What to work on
Locate the line that contains "CAP_MARGIN = 10" in the entries below, then repeat it and every following line through the line that contains "14.9% | 12.2% |", exactly, and no others.

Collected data
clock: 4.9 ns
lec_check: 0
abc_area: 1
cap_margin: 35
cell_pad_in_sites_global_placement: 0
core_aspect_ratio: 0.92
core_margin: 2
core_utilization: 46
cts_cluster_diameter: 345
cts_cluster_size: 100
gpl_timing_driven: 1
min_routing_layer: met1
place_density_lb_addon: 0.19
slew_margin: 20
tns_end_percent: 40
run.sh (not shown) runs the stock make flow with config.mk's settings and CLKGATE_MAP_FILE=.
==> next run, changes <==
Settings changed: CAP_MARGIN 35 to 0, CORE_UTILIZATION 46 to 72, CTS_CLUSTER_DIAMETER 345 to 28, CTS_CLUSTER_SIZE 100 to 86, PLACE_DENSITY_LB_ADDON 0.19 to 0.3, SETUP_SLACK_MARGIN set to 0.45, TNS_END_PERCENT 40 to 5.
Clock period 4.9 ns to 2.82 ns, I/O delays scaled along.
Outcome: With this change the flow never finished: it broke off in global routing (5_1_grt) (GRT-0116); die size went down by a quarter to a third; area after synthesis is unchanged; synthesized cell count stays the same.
**flow/config.mk**
```make
export PLATFORM = sky130hd
export DESIGN_NAME = top
export DESIGN_NICKNAME = top
export VERILOG_FILES = /design/flow/design.v
export SDC_FILE = /design/flow/constraint.sdc
export NUM_CORES = 4
export LEC_CHECK = 0
export ABC_AREA = 1
export CAP_MARGIN = 20
export CORE_MARGIN = 2
export CORE_UTILIZATION = 72
export CTS_CLUSTER_SIZE = 15
export PLACE_DENSITY_LB_ADDON = 0.16
export SLEW_MARGIN = 20
```
**flow/constraint.sdc**
```tcl
create_clock -name core_clock -period 3.45 [get_ports {clk}]
set_input_delay 0.6900 -clock core_clock [delete_from_list [all_inputs] [get_ports {clk}]]
set_output_delay 0.6900 -clock core_clock [all_outputs]
set_load 0.01 [all_outputs]
```
## ifft_top
module ifft_top 
     (
         input   wire           clk           ,                 
         input   wire           rst           ,                 
		 input   wire           ifft_enable   ,                 
		 input   wire  [15:0]   in_0_real     ,                 
         input   wire  [15:0]   in_1_real     ,                 
         input   wire  [15:0]   in_2_real     ,                 
         input   wire  [15:0]   in_3_real     ,                 
         input   wire  [15:0]   in_4_real     ,                 
         input   wire  [15:0]   in_5_real     ,                 
         input   wire  [15:0]   in_6_real     ,                 
         input   wire  [15:0]   in_7_real     ,                 
         input   wire  [15:0]   in_8_real     ,                 
         input   wire  [15:0]   in_9_real     ,                 
         input   wire  [15:0]   in_10_real    ,                 
         input   wire  [15:0]   in_11_real    ,                 
		 input   wire  [15:0]   in_0_imag     ,                 
         input   wire  [15:0]   in_1_imag     ,                 
         input   wire  [15:0]   in_2_imag     ,                 
         input   wire  [15:0]   in_3_imag     ,                 
         input   wire  [15:0]   in_4_imag     ,                 
         input   wire  [15:0]   in_5_imag     ,                 
         input   wire  [15:0]   in_6_imag     ,                 
         input   wire  [15:0]   in_7_imag     ,                 
         input   wire  [15:0]   in_8_imag     ,                 
         input   wire  [15:0]   in_9_imag     ,                 
         input   wire  [15:0]   in_10_imag    ,                 
         input   wire  [15:0]   in_11_imag    ,                 
		 output  wire  [15:0]   ifft_out_real ,                 
		 output  wire  [15:0]   ifft_out_imag ,                 
		 output  wire           finish                          
     );
wire [15:0] w_1 ;                                           
wire [15:0] w_2 ;                                           
wire [15:0] w_3 ;                                           
  ...
==> flow/config.mk <==
export PLATFORM = sky130hd
export DESIGN_NAME = ifft_top
export DESIGN_NICKNAME = ifft_top
export VERILOG_FILES = /design/flow/design.v
export SDC_FILE = /design/flow/constraint.sdc
export NUM_CORES = 4
export LEC_CHECK = 0
export CAP_MARGIN = 20
export CELL_PAD_IN_SITES_GLOBAL_PLACEMENT = 1
export CORE_ASPECT_RATIO = 1.12
export CORE_MARGIN = 2
export CORE_UTILIZATION = 60
export CTS_CLUSTER_SIZE = 65
export GPL_ROUTABILITY_DRIVEN = 0
export GPL_TIMING_DRIVEN = 0
export MAX_ROUTING_LAYER = met5
export MIN_ROUTING_LAYER = met1
export SETUP_SLACK_MARGIN = 2.65
export SLEW_MARGIN = 15
export TNS_END_PERCENT = 100
==> flow/constraint.sdc <==
create_clock -name core_clock -period 12.9 [get_ports {clk}]
set_input_delay 2.5800 -clock core_clock [delete_from_list [all_inputs] [get_ports {clk}]]
set_output_delay 2.5800 -clock core_clock [all_outputs]
set_load 0.01 [all_outputs]
run.sh (not shown) runs the stock make flow with config.mk's settings and CLKGATE_MAP_FILE=.
The first run produced a layout that fails on setup timing.
==> run a <==
// top
module top (
    input clk,                   
    input mode,                  
    input song,                  
    input plus,                  
    input minus,                 
    input rst,                   
    input set,                   
    input refer,                 
    input player1,               
    input player2,               
    output reg [8:0] rope,       
    output reg [1:0] sel,        
    output reg [1:0] ledr,       
    output reg [1:0] ledg,       
    output reg [1:0] ledb,       
    output reg [3:0] ledop,      
    output reg [7:0] segdata1,   
    output reg [7:0] segdata0,   
    output reg [7:0] seg,        
    output reg [7:0] sel8,       
    output reg ledplayer1,       
    output reg ledplayer2,       
    output reg buzzer,           
    output reg round_indicator_1, 
    output reg round_indicator_2 
);
export LEC_CHECK = 0
export ABC_AREA = 1
export CAP_MARGIN = 20
export CORE_MARGIN = 2
export CORE_UTILIZATION = 72
export CTS_CLUSTER_DIAMETER = 55
export CTS_CLUSTER_SIZE = 42
export PLACE_DENSITY_LB_ADDON = 0.01
export SETUP_SLACK_MARGIN = 1.29
export SLEW_MARGIN = 20
export TNS_END_PERCENT = 5
create_clock -name core_clock -period 4.38 [get_ports {clk}]
run.sh (not shown) runs the stock make flow with config.mk's settings and CLKGATE_MAP_FILE=.
==> run b (differences from run a) <==
- ABC_AREA: 1 -> unset
- CTS_CLUSTER_DIAMETER: 55 -> unset
- CTS_CLUSTER_SIZE: 42 -> 41
- PLACE_DENSITY_LB_ADDON: 0.01 -> 0.0
- SETUP_SLACK_MARGIN: 1.29 -> 1.5
- TNS_END_PERCENT: 5 -> unset
==> flow/constraint.sdc (replaced) <==
create_clock -name core_clock -period 6.83 [get_ports {clk}]
set_input_delay 1.3660 -clock core_clock [delete_from_list [all_inputs] [get_ports {clk}]]
set_output_delay 1.3660 -clock core_clock [all_outputs]
set_load 0.01 [all_outputs]
==> results <==
Against run b, the register-to-register slack of run a is lower by 1800 ps.
Run a ran to the end with violations: setup timing. Run b completed without violations.
Against run b, the power of run a is higher by about 30%.
Against run b, the first-iteration DRC count of run a is larger by 30%.
Clock power: run a is larger than run b (42%).
Between run b and run a, the lower sequential power is in run b (gap 10%, measured against run a).

==> inputs of indigo <==
Starting RTL as in the previous note.
clock: 4.51 ns
lec_check: 0
cap_margin: 30
cell_pad_in_sites_detail_placement: 0
core_margin: 2
core_utilization: 72
cts_cluster_diameter: 156
gpl_routability_driven: 1
max_routing_layer: met4
slew_margin: 20
tns_end_percent: 80
==> inputs of cedar, as changes to indigo <==
==> flow/config.mk (replaced) <==
export PLATFORM = sky130hd
export DESIGN_NAME = top
export DESIGN_NICKNAME = top
export VERILOG_FILES = /design/flow/design.v
export SDC_FILE = /design/flow/constraint.sdc
export NUM_CORES = 4
export LEC_CHECK = 0
export CAP_MARGIN = 20
export CORE_MARGIN = 2
export CORE_UTILIZATION = 72
export CTS_CLUSTER_SIZE = 35
export HOLD_SLACK_MARGIN = 0.3
export PLACE_DENSITY = 0.7
export SETUP_SLACK_MARGIN = 1.7
export SLEW_MARGIN = 20
==> flow/constraint.sdc (replaced) <==
create_clock -name core_clock -period 6.49 [get_ports {clk}]
set_input_delay 1.2980 -clock core_clock [delete_from_list [all_inputs] [get_ports {clk}]]
set_output_delay 1.2980 -clock core_clock [all_outputs]
set_load 0.01 [all_outputs]
==> inputs of amber, as changes to indigo <==
--- a/flow/config.mk
+++ b/flow/config.mk
@@ -7,9 +7,14 @@
 export LEC_CHECK = 0
-export CAP_MARGIN = 30
+export ABC_AREA = 1
+export CAP_MARGIN = 5
 export CELL_PAD_IN_SITES_DETAIL_PLACEMENT = 0
+export CORE_ASPECT_RATIO = 1.2
 export CORE_MARGIN = 2
 export CORE_UTILIZATION = 72
-export CTS_CLUSTER_DIAMETER = 156
+export CTS_CLUSTER_DIAMETER = 29
+export CTS_CLUSTER_SIZE = 50
 export GPL_ROUTABILITY_DRIVEN = 1
 export MAX_ROUTING_LAYER = met4
+export PLACE_DENSITY_LB_ADDON = 0.13
+export SETUP_SLACK_MARGIN = 1.34
 export SLEW_MARGIN = 20
==> notes <==
Against indigo, the routed wire length of cedar is smaller by 5.2%.
Against indigo, the critical path depth of cedar is higher by 2.
In cedar the count of clock-buffer cells in the layout is higher than in indigo, by 11.
amber failed in global routing. cedar finished clean. indigo finished but fails on setup timing.
Hold slack: cedar is better than indigo (0.081 ns).
Against indigo, the sequential share of layout area of cedar is higher by 1.2 points.
==> figures <==
metric                                                            indigo                   amber       cedar
Status                                                   failed layout checks  stopped before the end  timing/DRC/antenna clean
Stage where the flow stopped                                           -          global routing           -
Layout check failures                                       setup timing                       -           -
Path type of the worst setup path                             reg -> reg                       -  reg -> reg
NetSw                                                            8540 uW                       -     5840 uW
Achievable frequency                                             190 MHz                       -     184 MHz
Area fraction of the dominant cell type after synthesis            20.8%                   20.5%       20.8%
Startpoint type of the worst setup path                         register                       -    register
Storage cell area                                             21800 um^2                       -  21800 um^2
Layout Area Growth over Synthesis                                  16.1%                       -       12.7%
Placed instance count                                               6037                    6857        5871
Number of tapcells                                                   864                       -         864
Register-to-register path setup slack                           -0.76 ns                       -     1.07 ns

==> onyx <==
top again, from the RTL that the note above started with.
clock: 6.83 ns
lec_check: 0
cap_margin: 35
cell_pad_in_sites_detail_placement: 1
core_aspect_ratio: 0.52
core_margin: 4
core_utilization: 16
cts_cluster_size: 24
gpl_routability_driven: 1
gpl_timing_driven: 0
max_routing_layer: met4
slew_margin: 0
tns_end_percent: 20
==> willow (differences from onyx) <==
ABC_AREA = 1   (was unset)
CAP_MARGIN = 10   (was 35)
CORE_ASPECT_RATIO = 0.75   (was 0.52)
MAX_ROUTING_LAYER = met5   (was met4)
TNS_END_PERCENT = 90   (was 20)
==> results <==
- Area after synthesis: onyx is lower than willow (about 1.3%).
- Of willow and onyx, onyx has the higher clock skew (gap 0.033 ns).
- Between willow and onyx, the lower register-to-register slack is in onyx (gap 0.29 ns).
- Of onyx and willow, willow has the higher clock power (gap about 6%, measured against willow).
- In willow the critical path depth is higher than in onyx, by 9.
==> figures <==
| item | onyx | willow |
|---|---|---|
| Count of standard-cell rows | 143 | 173 |
| Die span in y | 400 um | 482 um |
| Fraction of met1 tracks used by global routing | 14.9% | 12.2% |
| Number of standard cells in the final layout excluding fillers | 9239 | 10000 |
| Synth-to-Final Area Change | 20.6% | 19.7% |
| Non-clock buffer contribution to total cell area | 3.65% | 2.39% |
| AND-OR/OR-AND Cells, Area Fraction | 14.1% | 11.3% |
| Global-route wire length before repair | 227000 um | 225000 um |
| Worst-skew pair later-pin latency | 0.69 ns | 0.70 ns |
| Status | finished clean | finished clean |
| Buffers inserted by post-CTS timing repair | 5 | 0 |
| Clock tree skew after final layout | 0.0591 ns | 0.0260 ns |

==> inputs of 01-11 <==
Starting RTL as in the previous note.
export LEC_CHECK = 0
export CAP_MARGIN = 20
export CORE_MARGIN = 2
export CORE_UTILIZATION = 66
export CTS_CLUSTER_SIZE = 54
export GPL_ROUTABILITY_DRIVEN = 0
export PLACE_DENSITY_LB_ADDON = 0.02
export SLEW_MARGIN = 0
create_clock -name core_clock -period 8.73 [get_ports {clk}]
==> 08-12 (differences from 01-11) <==
==> flow/config.mk (replaced) <==
export PLATFORM = sky130hd
export DESIGN_NAME = top
export DESIGN_NICKNAME = top
export VERILOG_FILES = /design/flow/design.v
export SDC_FILE = /design/flow/constraint.sdc
export NUM_CORES = 4
export LEC_CHECK = 0
export CAP_MARGIN = 20
export CORE_MARGIN = 2
export CORE_UTILIZATION = 72
export CTS_CLUSTER_SIZE = 35
export PLACE_DENSITY = 0.7
export SETUP_SLACK_MARGIN = 1.7
export SLEW_MARGIN = 20
==> flow/constraint.sdc (replaced) <==
create_clock -name core_clock -period 6.49 [get_ports {clk}]
set_input_delay 1.2980 -clock core_clock [delete_from_list [all_inputs] [get_ports {clk}]]
set_output_delay 1.2980 -clock core_clock [all_outputs]
set_load 0.01 [all_outputs]
==> results <==
- Non-clock buffer count: 08-12 is higher than 01-11 (75).
- In area after synthesis, 01-11 and 08-12 do not differ.
- Against 01-11, the design area of 08-12 is larger by about 2%.
- Of 08-12 and 01-11, 01-11 has the higher die area (gap about 8%, measured against 01-11).
- Count of clock-buffer cells in the layout: 08-12 is higher than 01-11 (2).
Setup of run A:
// MAC_Unit
module MAC_Unit #(parameter WIDTH=32) (
    input logic clk,
    input logic reset,
    input  logic [WIDTH-1:0] a,
    input  logic [WIDTH-1:0] b,
    output logic [WIDTH*2-1:0] result
);
    logic [WIDTH-1:0] a_reg, b_reg;
    logic [WIDTH*2-1:0] mult_result;  
    always_ff@(posedge clk or posedge reset) begin
        if (reset) begin
            a_reg <= '0;
            b_reg <= '0;
            mult_result <= '0;
            result <= '0;
        end else begin
            a_reg <= a;
            b_reg <= b;
            mult_result <= a_reg * b_reg;  
            result <= mult_result + result;  
        end 
    end
endmodule
Size: ~6500 cells after synthesis, about 190 flip-flops, about 130 I/O pins, ~47000 sq um of cells after synthesis.
Settings: LEC_CHECK=0, ABC_AREA=1, CAP_MARGIN=30, CELL_PAD_IN_SITES_DETAIL_PLACEMENT=2, CELL_PAD_IN_SITES_GLOBAL_PLACEMENT=2, CORE_ASPECT_RATIO=1.56, CORE_MARGIN=2, CORE_UTILIZATION=40, CTS_CLUSTER_SIZE=22, GPL_ROUTABILITY_DRIVEN=1, GPL_TIMING_DRIVEN=0, HOLD_SLACK_MARGIN=0.03, MAX_ROUTING_LAYER=met4, MIN_ROUTING_LAYER=met2, SETUP_SLACK_MARGIN=1.59, SLEW_MARGIN=15; clock period 7.13 ns.
run.sh (not shown) runs the stock make flow with config.mk's settings and CLKGATE_MAP_FILE=.
Run A did not finish; a tool error ended it in global routing (5_1_grt).
Setup changes, run A to run B
- a change of CORE_UTILIZATION from 40 to 72
- a change of CAP_MARGIN from 30 to 20
- a deleted HOLD_SLACK_MARGIN that had been 0.03
- a deleted SETUP_SLACK_MARGIN that had been 1.59
- a deleted ABC_AREA that had been 1
- a deleted CELL_PAD_IN_SITES_DETAIL_PLACEMENT that had been 2
- an added TNS_END_PERCENT of 5
- a deleted GPL_TIMING_DRIVEN that had been 0
- a deleted CELL_PAD_IN_SITES_GLOBAL_PLACEMENT that had been 2
- a change of CTS_CLUSTER_SIZE from 22 to 98
- a deleted MAX_ROUTING_LAYER that had been met4
- a change of SLEW_MARGIN from 15 to 20
- a deleted GPL_ROUTABILITY_DRIVEN that had been 1
- a deleted MIN_ROUTING_LAYER that had been met2
- a deleted CORE_ASPECT_RATIO that had been 1.56
- a change of the clock period (ns, I/O delays scaled along) from 7.13 to 4.88
==> comparison <==
- Each of run A and run B falls short of a clean finish.
- [flow] run B | stages: complete | final checks: fail | reason: negative setup slack
- Compared to run A, run B has number of distinct standard cells referenced by the synthesized netlist 230% higher.
- Reported for run B and run A, number of clock sinks seen by CTS turned out identical to the last digit.
- Run B vs. run A: effective utilization at floorplan went up, average cell area after synthesis increased by 31% relative to the old numbers.
Edits applied to the flow inputs when going from run B to run C:
- TNS_END_PERCENT: 5 -> unset
- CTS_CLUSTER_SIZE: 98 -> 100
- CORE_UTILIZATION: 72 -> 62
- ABC_AREA: unset -> 1
- the clock period (ns, I/O delays scaled along): 4.88 -> 4.49
### Flow results
In run C the implementation ran to completion but is not tape-out ready, as the final checks report negative setup slack.
Per the comparison of run C with run B, total setup violations reported at the end of the flow up 2; post-route met1 wirelength now larger.
[compare] base=run B new=run C: via count now sits higher; maximum clock frequency shows an increase of about 13%.
Critical path depth up 2 in run C wrt run B
Comparing run B and run C, the lower global-route wire length before repair was measured on run B.
Delta (run C minus run B): minimum hold slack flat, global-route met1 utilization up 1.1 points, net count of the mapped netlist up 2072, global-route usage down 2.4 points.
Input-level comparison between run D and run C:
- CTS_CLUSTER_SIZE: 100 -> unset
- CORE_UTILIZATION: 62 -> 40
- ABC_AREA: 1 -> unset
- the clock period (ns, I/O delays scaled along): 4.49 -> 9.0
### Flow results
Against run C as the reference, run D delivers a lower total cell area at the placement stage.
Comparing run D and run C, the higher global-route wire length before repair is on run C.
Min required time of the critical path across run D and run C: run C
From the logs: run C reached the end of the flow and failed the layout checks with negative setup slack.
Run D ran to completion and came out clean on the timing, design-rule and antenna checks.
When run D is set beside run C, its part of the cycle the worst path needs turns out to be 51 points smaller.
Number of core rows: run D vs run C up about 18%

* * *

MAC_Unit again, from the RTL that the note above started with.
Design MAC_Unit, start of the top module:
module MAC_Unit #(parameter WIDTH=32) (
    input logic clk,
    input logic reset,
    input  logic [WIDTH-1:0] a,
    input  logic [WIDTH-1:0] b,
    output logic [WIDTH*2-1:0] result
);
    logic [WIDTH-1:0] a_reg, b_reg;
    logic [WIDTH*2-1:0] mult_result;  
    always_ff@(posedge clk or posedge reset) begin
        if (reset) begin
            a_reg <= '0;
            b_reg <= '0;
            mult_result <= '0;
            result <= '0;
        end else begin
            a_reg <= a;
            b_reg <= b;
            mult_result <= a_reg * b_reg;  
            result <= mult_result + result;  
        end 
    end
endmodule
==> flow/config.mk <==
export PLATFORM = sky130hd
export DESIGN_NAME = MAC_Unit
export DESIGN_NICKNAME = MAC_Unit
export VERILOG_FILES = /design/flow/design.v
export SDC_FILE = /design/flow/constraint.sdc
export NUM_CORES = 4
export LEC_CHECK = 0
export CAP_MARGIN = 35
export CELL_PAD_IN_SITES_GLOBAL_PLACEMENT = 0
export CORE_ASPECT_RATIO = 1.28
export CORE_MARGIN = 2
export CORE_UTILIZATION = 71
export CTS_CLUSTER_DIAMETER = 354
export GPL_ROUTABILITY_DRIVEN = 1
export GPL_TIMING_DRIVEN = 1
export MAX_ROUTING_LAYER = met4
export MIN_ROUTING_LAYER = met1
export SETUP_SLACK_MARGIN = -0.41
export SLEW_MARGIN = 20
==> flow/constraint.sdc <==
create_clock -name core_clock -period 6.77 [get_ports {clk}]
set_input_delay 1.3540 -clock core_clock [delete_from_list [all_inputs] [get_ports {clk}]]
set_output_delay 1.3540 -clock core_clock [all_outputs]
set_load 0.01 [all_outputs]
The starting point completed, yet does not pass: setup timing.
Rerun with:
==> flow/config.mk (replaced) <==
export PLATFORM = sky130hd
export DESIGN_NAME = MAC_Unit
export DESIGN_NICKNAME = MAC_Unit
export VERILOG_FILES = /design/flow/design.v
export SDC_FILE = /design/flow/constraint.sdc
export NUM_CORES = 4
export LEC_CHECK = 0
export CAP_MARGIN = 20
export CORE_MARGIN = 2
export CORE_UTILIZATION = 40
export SLEW_MARGIN = 20
==> flow/constraint.sdc (replaced) <==
create_clock -name core_clock -period 8.79 [get_ports {clk}]
set_input_delay 1.7580 -clock core_clock [delete_from_list [all_inputs] [get_ports {clk}]]
set_output_delay 1.7580 -clock core_clock [all_outputs]
set_load 0.01 [all_outputs]
What happened: With this change the flow went through all stages and came out clean; wire length fell by 3.0%; flip-flop count does not change; non-clock buffer count falls by 343; maximum frequency shrinks by about 10%; design area goes down by about 7%.
Rerun with:
--- a/flow/config.mk
+++ b/flow/config.mk
@@ -9,3 +9,3 @@
 export CORE_MARGIN = 2
-export CORE_UTILIZATION = 40
+export CORE_UTILIZATION = 18
 export SLEW_MARGIN = 20
After rerunning:
- The new run finished with timing, DRC and antenna clean
- worst setup slack gains 0.0094 ns
- utilization drops by 24 points
- register-to-register slack is about the same
- synthesized cell count does not change
- via count climbs by 0.77%
Rerun with:
--- a/flow/config.mk
+++ b/flow/config.mk
@@ -7,5 +7,9 @@
 export LEC_CHECK = 0
+export ABC_AREA = 1
 export CAP_MARGIN = 20
 export CORE_MARGIN = 2
-export CORE_UTILIZATION = 18
+export CORE_UTILIZATION = 40
+export CTS_CLUSTER_DIAMETER = 383
+export CTS_CLUSTER_SIZE = 31
+export MAX_ROUTING_LAYER = met4
 export SLEW_MARGIN = 20
==> flow/constraint.sdc (replaced) <==
create_clock -name core_clock -period 9.0 [get_ports {clk}]
set_input_delay 1.8000 -clock core_clock [delete_from_list [all_inputs] [get_ports {clk}]]
set_output_delay 1.8000 -clock core_clock [all_outputs]
set_load 0.01 [all_outputs]
Result: Via count increases by 27%; worst setup slack gains 0.84 ns; non-clock buffer count decreases by 27; final area increases by about 6%.
Rerun with:
==> flow/config.mk (replaced) <==
export PLATFORM = sky130hd
export DESIGN_NAME = MAC_Unit
export DESIGN_NICKNAME = MAC_Unit
export VERILOG_FILES = /design/flow/design.v
export SDC_FILE = /design/flow/constraint.sdc
export NUM_CORES = 4
export LEC_CHECK = 0
export ABC_AREA = 0
export CAP_MARGIN = 40
export CORE_ASPECT_RATIO = 0.5
export CORE_MARGIN = 7
export CORE_UTILIZATION = 64
export CTS_CLUSTER_DIAMETER = 258
export CTS_CLUSTER_SIZE = 98
export HOLD_SLACK_MARGIN = 0.28
export MAX_ROUTING_LAYER = met4
export PLACE_DENSITY = 0.42
export SLEW_MARGIN = 15
export TNS_END_PERCENT = 30
What happened:
- global-route usage rose by 7.6 points
- worst hold slack is better by 0.0072 ns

Task response
CAP_MARGIN = 10   (was 35)
CORE_ASPECT_RATIO = 0.75   (was 0.52)
MAX_ROUTING_LAYER = met5   (was met4)
TNS_END_PERCENT = 90   (was 20)
==> results <==
- Area after synthesis: onyx is lower than willow (about 1.3%).
- Of willow and onyx, onyx has the higher clock skew (gap 0.033 ns).
- Between willow and onyx, the lower register-to-register slack is in onyx (gap 0.29 ns).
- Of onyx and willow, willow has the higher clock power (gap about 6%, measured against willow).
- In willow the critical path depth is higher than in onyx, by 9.
==> figures <==
| item | onyx | willow |
|---|---|---|
| Count of standard-cell rows | 143 | 173 |
| Die span in y | 400 um | 482 um |
| Fraction of met1 tracks used by global routing | 14.9% | 12.2% |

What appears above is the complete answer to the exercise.